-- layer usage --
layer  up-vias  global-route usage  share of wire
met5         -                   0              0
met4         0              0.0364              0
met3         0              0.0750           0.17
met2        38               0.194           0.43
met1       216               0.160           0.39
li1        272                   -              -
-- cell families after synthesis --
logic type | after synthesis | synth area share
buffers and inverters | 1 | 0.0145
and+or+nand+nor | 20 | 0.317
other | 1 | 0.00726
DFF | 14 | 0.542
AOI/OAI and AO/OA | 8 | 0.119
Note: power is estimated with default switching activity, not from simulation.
`src/rtl/spi_burst_master.sv`:
```
module spi_burst_master #(
  parameter int FIFO_AW = 6,
  parameter int CNT_W   = 24
) (
  input  logic        clk,
  input  logic        rst_n,
  input  logic        bus_wr,
  input  logic        bus_rd,
  input  logic [5:0]  bus_addr,
  input  logic [31:0] bus_wdata,
  output logic [31:0] bus_rdata,
  input  logic        bit_tick,
  output logic        sck,
  output logic        mosi,
  input  logic        miso,
  output logic [3:0]  cs_line
);
  localparam int DEPTH = 1 << FIFO_AW;
  localparam int PW    = FIFO_AW + 1;
  localparam logic [5:0] A_RX = 6'h00, A_TX = 6'h04, A_CTL = 6'h08;
  localparam logic [5:0] A_BURST = 6'h20, A_XMIT = 6'h24, A_STAT = 6'h28;

  logic en_q, mst_q, cpha_q, cpol_q, csl_q, man_q, lvl_q, busy_q;
  logic [1:0] sel_q;
  logic [CNT_W-1:0] burst_q, xmit_q, rem_q, idx_q;
  logic [3:0] hc_q;
  logic ph_q, mosi_q;
  logic [7:0] tx_sh, rx_sh;

  logic [7:0] tx_mem [DEPTH];
  logic [7:0] rx_mem [DEPTH];
  logic [PW-1:0] tx_wp, tx_rp, rx_wp, rx_rp, tx_cnt, rx_cnt;

  logic wr_ctl, tx_full, tx_empty, rx_full, rx_empty;
  logic start_go, abort, step, byte_end, last, load, ld_cpha, take;
  logic tx_push, tx_pop, rx_push, rx_pop;
  logic [CNT_W-1:0] fetch_idx;
  logic [7:0] nb, rx_byte;

  assign wr_ctl   = bus_wr && (bus_addr == A_CTL);
  assign tx_cnt   = tx_wp - tx_rp;
  assign rx_cnt   = rx_wp - rx_rp;
  assign tx_full  = (tx_cnt == PW'(DEPTH));
  assign rx_full  = (rx_cnt == PW'(DEPTH));
  assign tx_empty = (tx_cnt == '0);
  assign rx_empty = (rx_cnt == '0);

  assign start_go  = wr_ctl && bus_wdata[10] && bus_wdata[0] && bus_wdata[1] && !busy_q && (burst_q != '0);
  assign abort     = busy_q && wr_ctl && !bus_wdata[0];
  assign step      = busy_q && bit_tick && !abort;
  assign byte_end  = step && (hc_q == 4'hF);
  assign last      = (rem_q == CNT_W'(1));
  assign load      = start_go || (byte_end && !last);
  assign ld_cpha   = start_go ? bus_wdata[2] : cpha_q;
  assign fetch_idx = start_go ? '0 : idx_q;
  assign take      = (fetch_idx < xmit_q) && !tx_empty;
  assign nb        = take ? tx_mem[tx_rp[FIFO_AW-1:0]] : 8'h00;
  assign rx_byte   = cpha_q ? {rx_sh[6:0], miso} : rx_sh;

  assign tx_push = bus_wr && (bus_addr == A_TX) && !tx_full;
  assign tx_pop  = load && take;
  assign rx_push = byte_end && !rx_full;
  assign rx_pop  = bus_rd && (bus_addr == A_RX) && !rx_empty;

  always_ff @(posedge clk or negedge rst_n) begin
    if (!rst_n) begin
      {en_q, mst_q, cpha_q, cpol_q, csl_q, man_q, lvl_q} <= '0;
      sel_q   <= '0;
      burst_q <= '0;
      xmit_q  <= '0;
    end else begin
      if (wr_ctl) begin
        en_q   <= bus_wdata[0];
        mst_q  <= bus_wdata[1];
        cpha_q <= bus_wdata[2];
        cpol_q <= bus_wdata[3];
        csl_q  <= bus_wdata[4];
        sel_q  <= bus_wdata[13:12];
        man_q  <= bus_wdata[16];
        lvl_q  <= bus_wdata[17];
      end
      if (bus_wr && bus_addr == A_BURST) burst_q <= bus_wdata[CNT_W-1:0];
      if (bus_wr && bus_addr == A_XMIT)  xmit_q  <= bus_wdata[CNT_W-1:0];
    end
  end

  always_ff @(posedge clk or negedge rst_n) begin
    if (!rst_n) begin
      tx_wp <= '0; tx_rp <= '0; rx_wp <= '0; rx_rp <= '0;
    end else begin
      if (tx_push) tx_wp <= tx_wp + 1'b1;
      if (wr_ctl && bus_wdata[8]) tx_rp <= tx_wp;
      else if (tx_pop) tx_rp <= tx_rp + 1'b1;
      if (rx_push) rx_wp <= rx_wp + 1'b1;
      if (wr_ctl && bus_wdata[9]) rx_rp <= rx_wp;
      else if (rx_pop) rx_rp <= rx_rp + 1'b1;
    end
  end

  always_ff @(posedge clk) begin
    if (tx_push) tx_mem[tx_wp[FIFO_AW-1:0]] <= bus_wdata[7:0];
    if (rx_push) rx_mem[rx_wp[FIFO_AW-1:0]] <= rx_byte;
  end

  always_ff @(posedge clk or negedge rst_n) begin
    if (!rst_n) begin
      busy_q <= 1'b0; rem_q <= '0; idx_q <= '0; hc_q <= '0; ph_q <= 1'b0;
      mosi_q <= 1'b0; tx_sh <= '0; rx_sh <= '0;
    end else begin
      if (abort) begin
        busy_q <= 1'b0; hc_q <= '0; ph_q <= 1'b0;
      end else if (start_go) begin
        busy_q <= 1'b1; rem_q <= burst_q; hc_q <= '0; ph_q <= 1'b0;
      end else if (step) begin
        hc_q <= hc_q + 1'b1;
        ph_q <= ~ph_q;
        if (!hc_q[0]) begin
          if (!cpha_q) rx_sh <= {rx_sh[6:0], miso};
          else begin mosi_q <= tx_sh[7]; tx_sh <= {tx_sh[6:0], 1'b0}; end
        end else if (cpha_q) begin
          rx_sh <= {rx_sh[6:0], miso};
        end else if (!byte_end) begin
          mosi_q <= tx_sh[7]; tx_sh <= {tx_sh[6:0], 1'b0};
        end
        if (byte_end) begin
          rem_q <= rem_q - 1'b1;
          if (last) busy_q <= 1'b0;
        end
      end
      if (load) begin
        idx_q <= fetch_idx + 1'b1;
        if (ld_cpha) tx_sh <= nb;
        else begin mosi_q <= nb[7]; tx_sh <= {nb[6:0], 1'b0}; end
      end
    end
  end

  assign sck  = cpol_q ^ ph_q;
  assign mosi = mosi_q;

  for (genvar i = 0; i < 4; i++) begin : g_cs
    assign cs_line[i] = (sel_q == 2'(i)) ? (man_q ? lvl_q : (busy_q ^ csl_q)) : csl_q;
  end

  always_comb begin
    bus_rdata = '0;
    case (bus_addr)
      A_RX:    if (!rx_empty) bus_rdata[7:0] = rx_mem[rx_rp[FIFO_AW-1:0]];
      A_CTL: begin
        bus_rdata[0]     = en_q;
        bus_rdata[1]     = mst_q;
        bus_rdata[2]     = cpha_q;
        bus_rdata[3]     = cpol_q;
        bus_rdata[4]     = csl_q;
        bus_rdata[10]    = busy_q;
        bus_rdata[13:12] = sel_q;
        bus_rdata[16]    = man_q;
        bus_rdata[17]    = lvl_q;
      end
      A_BURST: bus_rdata[CNT_W-1:0] = burst_q;
      A_XMIT:  bus_rdata[CNT_W-1:0] = xmit_q;
      A_STAT: begin
        bus_rdata[PW-1:0]   = rx_cnt;
        bus_rdata[16 +: PW] = tx_cnt;
      end
      default: bus_rdata = '0;
    endcase
  end

  assert_fifo_bound_R2: assert property (@(posedge clk) disable iff (!rst_n)
    (tx_cnt <= PW'(DEPTH)) && (rx_cnt <= PW'(DEPTH)));
  assert_abort_stops_R10: assert property (@(posedge clk) disable iff (!rst_n)
    (busy_q && wr_ctl && !bus_wdata[0]) |=> !busy_q);
  assert_done_count_R4: assert property (@(posedge clk) disable iff (!rst_n)
    $fell(busy_q) |-> (rem_q == '0 || !en_q));
  assert_one_active_R8: assert property (@(posedge clk) disable iff (!rst_n)
    $onehot0(cs_line ^ {4{csl_q}}));
  assert_sck_idle_R5: assert property (@(posedge clk) disable iff (!rst_n)
    !busy_q |-> (sck == cpol_q));
  assert_sck_paced_R11: assert property (@(posedge clk) disable iff (!rst_n)
    (busy_q && !bit_tick && !wr_ctl) |=> $stable(sck));
endmodule

```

----

* [WHAT THE EXERCISE ASKS]: Keep to the lines above, from the first one through the line where "buffers and inverters | 1 | 0.0145" appears, and copy them exactly.

* [EXERCISE ANSWER]:
-- layer usage --
layer  up-vias  global-route usage  share of wire
met5         -                   0              0
met4         0              0.0364              0
met3         0              0.0750           0.17
met2        38               0.194           0.43
met1       216               0.160           0.39
li1        272                   -              -
-- cell families after synthesis --
logic type | after synthesis | synth area share
buffers and inverters | 1 | 0.0145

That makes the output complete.